==> src/rtl/branch_resolve_ctrl.sv <==
// Branch resolution sequencer for ID: holds unresolvable branches, releases
// them to EX, and on a mispredict drives a held redirect then flushes IF/ID.
module branch_resolve_ctrl #(
    parameter int unsigned FLUSH_CYCLES = 1,
    parameter int unsigned CNT_WD       = 32
) (
    input  logic              clk,
    input  logic              resetn,
    input  logic              id_valid,
    input  logic              id_is_branch,
    input  logic              id_need_src1,
    input  logic              id_need_src2,
    input  logic              src_1_ready,
    input  logic              src_2_ready,
    input  logic [31:0]       bu_next_pc,
    input  logic              bu_cancel,
    input  logic              ex_allowin,
    input  logic              fetch_ready,
    output logic              id_stall,
    output logic              id_to_ex_valid,
    output logic              redirect_valid,
    output logic [31:0]       redirect_pc,
    output logic              flush_if,
    output logic [CNT_WD-1:0] br_cnt,
    output logic [CNT_WD-1:0] mispred_cnt
);

    typedef enum logic [1:0] {
        IDLE,
        REDIR,
        FLUSH
    } state_e;

    localparam logic [2:0] FC_INIT = 3'(FLUSH_CYCLES - 1);

    state_e            state_q;
    logic [2:0]        fc_q;
    logic [31:0]       redirect_pc_q;
    logic              redirect_valid_q;
    logic              flush_q;
    logic [CNT_WD-1:0] br_cnt_q;
    logic [CNT_WD-1:0] mispred_cnt_q;

    logic rdy;
    logic br_in_id;
    logic br_fire;
    logic br_mispred;

    assign rdy = (!id_need_src1 || src_1_ready) &&
                 (!id_need_src2 || src_2_ready);

    assign br_in_id   = (state_q == IDLE) && id_valid && id_is_branch;
    assign br_fire    = br_in_id && rdy && ex_allowin;
    assign br_mispred = br_fire && bu_cancel;

    // Outputs are forced low while reset is held so nothing leaks out of ID.
    always_comb begin
        id_stall       = 1'b0;
        id_to_ex_valid = 1'b0;
        if (resetn && (state_q == IDLE) && id_valid) begin
            if (id_is_branch) begin
                id_stall       = !(rdy && ex_allowin);
                id_to_ex_valid = rdy && ex_allowin;
            end else begin
                id_to_ex_valid = ex_allowin;
            end
        end
    end

    always_ff @(posedge clk or negedge resetn) begin
        if (!resetn) begin
            state_q          <= IDLE;
            fc_q             <= 3'd0;
            redirect_pc_q    <= 32'd0;
            redirect_valid_q <= 1'b0;
            flush_q          <= 1'b0;
            br_cnt_q         <= '0;
            mispred_cnt_q    <= '0;
        end else begin
            if (br_fire && (br_cnt_q != '1)) begin
                br_cnt_q <= br_cnt_q + CNT_WD'(1);
            end
            if (br_mispred && (mispred_cnt_q != '1)) begin
                mispred_cnt_q <= mispred_cnt_q + CNT_WD'(1);
            end
            unique case (state_q)
                IDLE: begin
                    if (br_mispred) begin
                        state_q          <= REDIR;
                        redirect_pc_q    <= bu_next_pc;
                        redirect_valid_q <= 1'b1;
                        flush_q          <= 1'b1;
                    end
                end
                REDIR: begin
                    if (fetch_ready) begin
                        state_q          <= FLUSH;
                        fc_q             <= FC_INIT;
                        redirect_valid_q <= 1'b0;
                    end
                end
                FLUSH: begin
                    if (fc_q == 3'd0) begin
                        state_q <= IDLE;
                        flush_q <= 1'b0;
                    end else begin
                        fc_q <= fc_q - 3'd1;
                    end
                end
                default: begin
                    state_q          <= IDLE;
                    redirect_valid_q <= 1'b0;
                    flush_q          <= 1'b0;
                end
            endcase
        end
    end

    assign redirect_valid = redirect_valid_q;
    assign redirect_pc    = redirect_pc_q;
    assign flush_if       = flush_q;
    assign br_cnt         = br_cnt_q;
    assign mispred_cnt    = mispred_cnt_q;

endmodule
********************
■ What the task requires: Please return the lines above that run from the line containing "REDIR: begin" to the line containing "state_q <= IDLE;", inclusive, exactly and with no other lines.

■ Answer box:
                REDIR: begin
                    if (fetch_ready) begin
                        state_q          <= FLUSH;
                        fc_q             <= FC_INIT;
                        redirect_valid_q <= 1'b0;
                    end
                end
                FLUSH: begin
                    if (fc_q == 3'd0) begin
                        state_q <= IDLE;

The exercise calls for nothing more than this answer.